START Records for processing

This design comes from an exercise in tuning for small area, a short achievable clock period and few clock cycles on the open sky130 flow, not from production work. In this exercise RTL edits were held to simulation tests only and were not proved equivalent to the original. The clock port is modelled as an ideal driver, which makes a skipped or thinned clock tree look cheaper than it is; a real chip needs a root buffer or a tree. Power is estimated from default activity; no workload was simulated.

===== flow/config.mk =====
export PLATFORM = sky130hd
export DESIGN_NAME = lcd_ctrl
export DESIGN_NICKNAME = lcd_ctrl
export VERILOG_FILES = /design/flow/design.v
export SDC_FILE = /design/flow/constraint.sdc
export NUM_CORES = 4
export LEC_CHECK = 0
export ABC_CLOCK_PERIOD_IN_PS = 2000
export CAP_MARGIN = 20
export CORE_MARGIN = 2
export CORE_UTILIZATION = 60
export CTS_CLUSTER_DIAMETER = 100
export CTS_CLUSTER_SIZE = 30
export SETUP_SLACK_MARGIN = 2.72
export SLEW_MARGIN = 20

===== flow/constraint.sdc =====
create_clock -name core_clock -period 4.5 [get_ports {clk}]
set_input_delay 0.9000 -clock core_clock [delete_from_list [all_inputs] [get_ports {clk}]]
set_output_delay 0.9000 -clock core_clock [all_outputs]
set_load 0.01 [all_outputs]

===== flow/design.v =====
module lcd_ctrl(clk, reset, datain, cmd, cmd_valid, dataout, output_valid, busy);
input           clk;
input           reset;
input   [7:0]   datain;
input   [2:0]   cmd;
input           cmd_valid;
output reg [7:0]   dataout;
output reg         output_valid;
output reg         busy;
localparam REFLASH     = 3'd0;
localparam LOAD_DATA   = 3'd1;
localparam SHIFT_RIGHT = 3'd2;
localparam SHIFT_LEFT  = 3'd3;
localparam SHIFT_UP    = 3'd4;
localparam SHIFT_DOWN  = 3'd5;
reg [7:0] ring [0:35];
reg       loading;       
reg       mv_r;          
reg       mr, ml, mu, md;  
reg [1:0] wa;            
reg [1:0] wb1, wb0;      
reg [1:0] row, col;      
reg       active;        
reg [1:0] jr, jc;        
reg [1:0] ra, rb;        
reg       pend;          
reg       lpend;         
reg       rdy;           
wire accept  = cmd_valid & rdy;
wire is_load = accept & (cmd == LOAD_DATA);
function [1:0] g(input [1:0] v);        
    g = v ^ (v >> 1);
endfunction
function [1:0] inc4(input [1:0] x);      
    inc4 = {x[0], ~x[1]};
endfunction
function [1:0] dec4(input [1:0] x);      
    dec4 = {~x[0], x[1]};
endfunction
function [1:0] inc3(input [1:0] x);      
    inc3 = {x[0], ~(x[1] | x[0])};
endfunction
function [1:0] dec3(input [1:0] x);      
    dec3 = {~(x[1] | x[0]), x[1]};
endfunction
wire acc_mv = accept & (cmd != LOAD_DATA);
wire mr_n = acc_mv & (cmd == SHIFT_RIGHT) & (col != g(2'd3));
wire ml_n = acc_mv & (cmd == SHIFT_LEFT)  & (col != g(2'd0));
wire mu_n = acc_mv & (cmd == SHIFT_UP)    & (row != g(2'd0));
wire md_n = acc_mv & (cmd == SHIFT_DOWN)  & (row != g(2'd3));
wire mv_n = mu | md;      
wire m0   = ~(mr | ml | mu | md);
wire       b0z = (wb0 == 2'd0);
wire [1:0] wb1_dec = dec3(wb1);
wire [1:0] wb1_inc = inc3(wb1);
wire [1:0] na  = ({2{m0}} & dec4(wa)) | ({2{mr}} & wa) |
                 ({2{ml}} & ~wa) | ({2{mv_n}} & inc4(wa));
wire [1:0] nb0 = ({2{mr}} & wb0) | ({2{ml}} & inc3(wb0)) |
                 ({2{~(mr | ml)}} & dec3(wb0));
wire [1:0] nb1 = ({2{m0}} & (b0z ? wb1_dec : wb1)) |
                 ({2{mr}} & wb1) |
                 ({2{ml}} & ((wb0 == 2'd2) ? wb1 : wb1_dec)) |
                 ({2{mu}} & (b0z ? wb1 : wb1_inc)) |
                 ({2{md}} & (b0z ? wb1_inc : wb1_dec));
wire [1:0] wa_n  = is_load ? g(2'd2) : na;
wire [1:0] wb1_n = is_load ? 2'd1 : nb1;
wire [1:0] wb0_n = is_load ? 2'd2 : nb0;
wire last    = active & (jr == 2'd2) & (jc == 2'd2);
wire free    = ~active | last;
wire aligned = mr ? (wb0 == 2'd0) : ml ? (wb0 == 2'd2) : (wb0 == 2'd1);
wire ld_rdy  = lpend & (wa == g(2'd0)) & (wb1 == 2'd0) & (wb0 == 2'd1);
wire ld_end  = (wa == g(2'd3)) & (wb1 == 2'd2) & (wb0 == 2'd0);
wire start   = free & (ld_rdy | ((pend | mv_r) & aligned));
wire       nxt_row = (jc == 2'd2);
wire [1:0] jr_c = nxt_row ? inc3(jr) : jr;
wire [1:0] jc_c = inc3(jc);
wire [1:0] ra_c = nxt_row ? dec4(ra) : ra;        
wire [1:0] rb_c = nxt_row ? inc3(rb) : rb;        
wire t8_c  = (ra_c == g(2'd0)) & (rb_c == 2'd2);
wire t9_c  = (ra_c == g(2'd3)) & (rb_c == 2'd0);
wire t10_c = (ra_c == g(2'd2)) & (rb_c == 2'd1);
wire unsafe_go = ((jr_c != 2'd2) & (jc_c != 2'd2) & t10_c) |
                 ((jr_c == 2'd0) & (jc_c != 2'd2) & t8_c) |
                 ((jr_c == 2'd0) & t9_c);
wire [1:0] pb1 = b0z ? wb1_dec : wb1;
wire unsafe_start = mv_r |
                    ((wa == g(2'd1)) & (pb1 == 2'd2)) |
                    ((wa == g(2'd0)) & (pb1 == 2'd0)) |
                    ((wa == g(2'd3)) & (pb1 == 2'd1));
wire pend_n    = (pend | mv_r) & ~start;
wire lpend_n   = is_load | (lpend & ~ld_rdy);
wire loading_n = is_load | (loading & ~ld_end);
wire busy_n    = accept | loading_n | pend_n | lpend_n |
                 (start ? unsafe_start : (active & ~last & unsafe_go));
always @(posedge clk or posedge reset) begin
    if (reset) begin
        active       <= 1'b0;
        pend         <= 1'b0;
        lpend        <= 1'b0;
        loading      <= 1'b0;
        mv_r         <= 1'b0;
        busy         <= 1'b0;
        rdy          <= 1'b1;
        output_valid <= 1'b0;
    end else begin
        active       <= start | (active & ~last);
        pend         <= pend_n;
        lpend        <= lpend_n;
        loading      <= loading_n;
        mv_r         <= acc_mv;
        busy         <= busy_n;
        rdy          <= ~busy_n;
        output_valid <= active;
    end
end
reg [7:0] rdata;
integer t;
always @(*) begin
    rdata = 8'd0;
    for (t = 0; t < 12; t = t + 1)
        if (ra == g((3 * t) % 4) && rb == (t % 3))
            rdata = rdata | ring[3 * t];
end
always @(posedge clk) begin
    mr    <= mr_n;
    ml    <= ml_n;
    mu    <= mu_n;
    md    <= md_n;
    wa    <= wa_n;
    wb1   <= wb1_n;
    wb0   <= wb0_n;
    dataout <= rdata;
    if (start) begin
        jr <= 2'd0;
        jc <= 2'd0;
        ra <= na;
        rb <= nb1;
    end else begin
        jr <= jr_c;
        jc <= jc_c;
        ra <= ra_c;
        rb <= rb_c;
    end
    if (is_load) begin
        row <= g(2'd2);
        col <= g(2'd2);
    end else begin
        if (mr) col <= inc4(col);
        if (ml) col <= dec4(col);
        if (mu) row <= dec4(row);
        if (md) row <= inc4(row);
    end
end
integer i;
always @(posedge clk) begin
    for (i = 0; i < 35; i = i + 1)
        ring[i] <= ring[i + 1];
    ring[35] <= loading ? datain : ring[0];
end
endmodule
This design comes from an exercise in tuning for small area on the open sky130 flow, not from production work. The RTL was checked by simulation tests, not by an equivalence proof against the original design. No driver is modelled on the clock port, so clocking that relies on it looks cheaper here than on a real chip. Power is estimated from default activity; no workload was simulated.

## run 1
## uart_loopback
module uart_loopback(
    Clk,
    Rst_n,
    uart_rx,
    uart_tx,
    DIO,
    SRCLK,
    RCLK
);
For scale: ~180 flip-flops.
==> flow/config.mk <==
export PLATFORM = sky130hd
export DESIGN_NAME = uart_loopback
export DESIGN_NICKNAME = uart_loopback
export VERILOG_FILES = /design/flow/design.v
export SDC_FILE = /design/flow/constraint.sdc
export NUM_CORES = 4
export LEC_CHECK = 0
export CAP_MARGIN = 0
export CORE_MARGIN = 2
export CORE_UTILIZATION = 60
export SLEW_MARGIN = 0
==> flow/constraint.sdc <==
create_clock -name core_clock -period 10.0 [get_ports {Clk}]
set_input_delay 2.0000 -clock core_clock [delete_from_list [all_inputs] [get_ports {Clk}]]
set_output_delay 2.0000 -clock core_clock [all_outputs]
set_load 0.01 [all_outputs]
standard.sh (not shown) runs the stock make flow with config.mk's settings and CLKGATE_MAP_FILE= SYNTH_SCRIPT=/design/flow/synth_recipe.tcl, a recipe that flattens the netlist after the stock synthesis.
==> flow/flow/run.sh <==
#!/bin/bash
# Standard ORFS layout with a leaner clock tree: CTS with clkbuf_4 and no
# dummy loads, then clock buffers whose sinks see high slew are upsized to
# clkbuf_8; minimum-size port buffers. Each tool's output goes to its own log.
set -uo pipefail
export CTS_ARGS="-sink_clustering_enable -repair_clock_nets -dont_use_dummy_load -buf_list sky130_fd_sc_hd__clkbuf_4"
export BUFFER_PORTS_ARGS="-buffer_cell sky130_fd_sc_hd__buf_1"
R=orfs/results/sky130hd/uart_loopback/base
bash standard.sh cts > standard_flow_to_cts.log 2>&1 || exit 1
openroad -no_init -exit flow/fix_clock.tcl > fix_clock.log 2>&1 || exit 1
bash standard.sh > standard_flow_finish.log 2>&1
status=$?
cp -r orfs/logs/sky130hd/uart_loopback/base ./orfs_logs 2>/dev/null || true
exit $status
==> flow/flow/fix_clock.tcl <==
# Upsize clock buffers whose sink pins see more than 116 ps of slew.
set R orfs/results/sky130hd/uart_loopback/base
read_liberty $::env(FLOW_HOME)/platforms/sky130hd/lib/sky130_fd_sc_hd__tt_025C_1v80.lib
read_db $R/4_cts.odb
read_sdc $R/4_cts.sdc
source $::env(FLOW_HOME)/platforms/sky130hd/setRC.tcl
estimate_parasitics -placement
set big [get_lib_cells */sky130_fd_sc_hd__clkbuf_8]
set n 0
foreach inst [get_cells clkbuf_*] {
  set out [get_pins -of_objects $inst -filter "direction == output"]
  set worst 0
  foreach p [get_pins -of_objects [get_nets -of_objects $out] -filter "direction == input"] {
    set s [get_property $p slew_max]
    if {$s > $worst} { set worst $s }
  }
  puts "clock buffer [get_name $inst] [get_property $inst ref_name] worst sink slew $worst"
  if {$worst > 0.116} {
    replace_cell $inst $big
    incr n
  }
}
puts "upsized $n clock buffers"
detailed_placement
check_placement -verbose
estimate_parasitics -placement
set worst 0
foreach pin [get_pins -hierarchical */CLK] {
  set s [get_property $pin slew_max]
  if {$s > $worst} { set worst $s }
}
puts "worst clock pin slew after upsizing $worst"
write_db $R/4_cts.odb
Run 1: no failed stages, no open violations at the end
## Diff of input files: run 2 against run 1
- changing CORE_UTILIZATION from 60 to 80
Notes after the runs:
Per the comparison of run 2 with run 1, number of storage elements in the synthesis netlist held; global-route wire length before repair rose about 11%; portion of total power attributed to the clock network went up. Cmp run 2 vs run 1: final period utilization higher in run 2. Post-synthesis to final-layout area growth | run 2 below run 1. The run showing the greater worst hold margin is run 1. When run 2 is set beside run 1, its die area turns out to be 24% smaller. Run 2 consumes more power than run 1 does. Comparing met2 layer usage reported by global route for run 1 and run 2, the bigger number came from run 2.
Setup changes, run 2 to run 3
- a change of CORE_UTILIZATION from 80 to 60
- an added GPL_TIMING_DRIVEN of 0
--- outcome ---
Between run 3 and run 2, it is run 3 whose worst hold margin is higher, by 0.023 ns. Compare run 3 and run 2 | final worst setup slack higher: run 2. Summary of the comparison: minimum period implied by the final worst setup slack is higher in run 3, relative to run 2. Taking run 2 as the reference point, the wire length of the first global-routing pass of run 3 falls by 1800 um. Measured against each other, run 3 and run 2 differ in non-clock buffer area fraction after layout, the lower figure coming from run 2. Run 3 vs run 2, global-route met2 utilization went down by 16 points. Run 2 → run 3: DRC marker count from the first detailed-route iteration now smaller, logic gate share of total power decreased by 0.5 points relative to the old numbers, highest clock frequency the design can meet -7.8%. Max sequential share of layout area across run 3 and run 2: run 2.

END Records for processing

Work instructions: Whenever a line in the entries holds the word "exit", copy that line.

Answer:
bash standard.sh cts > standard_flow_to_cts.log 2>&1 || exit 1
openroad -no_init -exit flow/fix_clock.tcl > fix_clock.log 2>&1 || exit 1
exit $status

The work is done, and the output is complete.